Overriding Object.equals VS Overloading it

This is because overloading the method won’t change the behavior in places like collections or other places that the equals(Object) method is explicitly used. For example, take the following code:

public class MyClass {

    public boolean equals(MyClass m) {
        return true;
    }
}

If you put this in something like a HashSet:

public static void main(String[] args) {
    Set<MyClass> myClasses = new HashSet<>();
    myClasses.add(new MyClass());
    myClasses.add(new MyClass());
    System.out.println(myClasses.size());
}

This will print 2, not 1, even though you’d expect all MyClass instances to be equal from your overload and the set wouldn’t add the second instance.

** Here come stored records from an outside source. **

Source: an optimization exercise on an open RTL-to-GDS flow (aim: small area). Production flows keep margins and buffers that such runs may drop. The RTL was checked by simulation tests, not by an equivalence proof against the original design. Power and IR drop assume default switching activity.

`design/flow/config.mk`:
```
export PLATFORM = sky130hd
export DESIGN_NAME = ddr3_controller
export DESIGN_NICKNAME = ddr3_controller
export VERILOG_FILES = /design/flow/design.v
export SDC_FILE = /design/flow/constraint.sdc
export NUM_CORES = 4
export LEC_CHECK = 0
export CAP_MARGIN = 20
export CORE_MARGIN = 2
export CORE_UTILIZATION = 60
export CTS_CLUSTER_DIAMETER = 80
export CTS_CLUSTER_SIZE = 30
export PLACE_DENSITY = 0.75
export SLEW_MARGIN = 20
```
`design/flow/constraint.sdc`:
```
create_clock -name core_clock -period 15.0 [get_ports {clk}]
set_input_delay 3.0000 -clock core_clock [delete_from_list [all_inputs] [get_ports {clk}]]
set_output_delay 3.0000 -clock core_clock [all_outputs]
set_load 0.01 [all_outputs]
```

So basically, even though this is true:

MyClass myClass = new MyClass();
new MyClass().equals(myClass);

This is false:

Object o = new MyClass();
new MyClass().equals(o);

And the latter is the version that collections and other classes use to determine equality. In fact, the only place this will return true is where the parameter is explicitly an instance of MyClass or one of its subtypes.


Edit: per your question:

Overriding versus Overloading

Let’s start with the difference between overriding and overloading. With overriding, you actually redefine the method. You remove its original implementation and actually replace it with your own. So when you do:

@Override
public boolean equals(Object o) { ... }

You’re actually re-linking your new equals implementation to replace the one from Object (or whatever superclass that last defined it).

On the other hand, when you do:

public boolean equals(MyClass m) { ... }

You’re defining an entirely new method because you’re defining a method with the same name, but different parameters. When HashSet calls equals, it calls it on a variable of the type Object:

Object k;
if (e.hash == hash && ((k = e.key) == key || key.equals(k))) {

(That code is from the source code of HashMap.put, which is used as the underlying implementation for HashSet.add.)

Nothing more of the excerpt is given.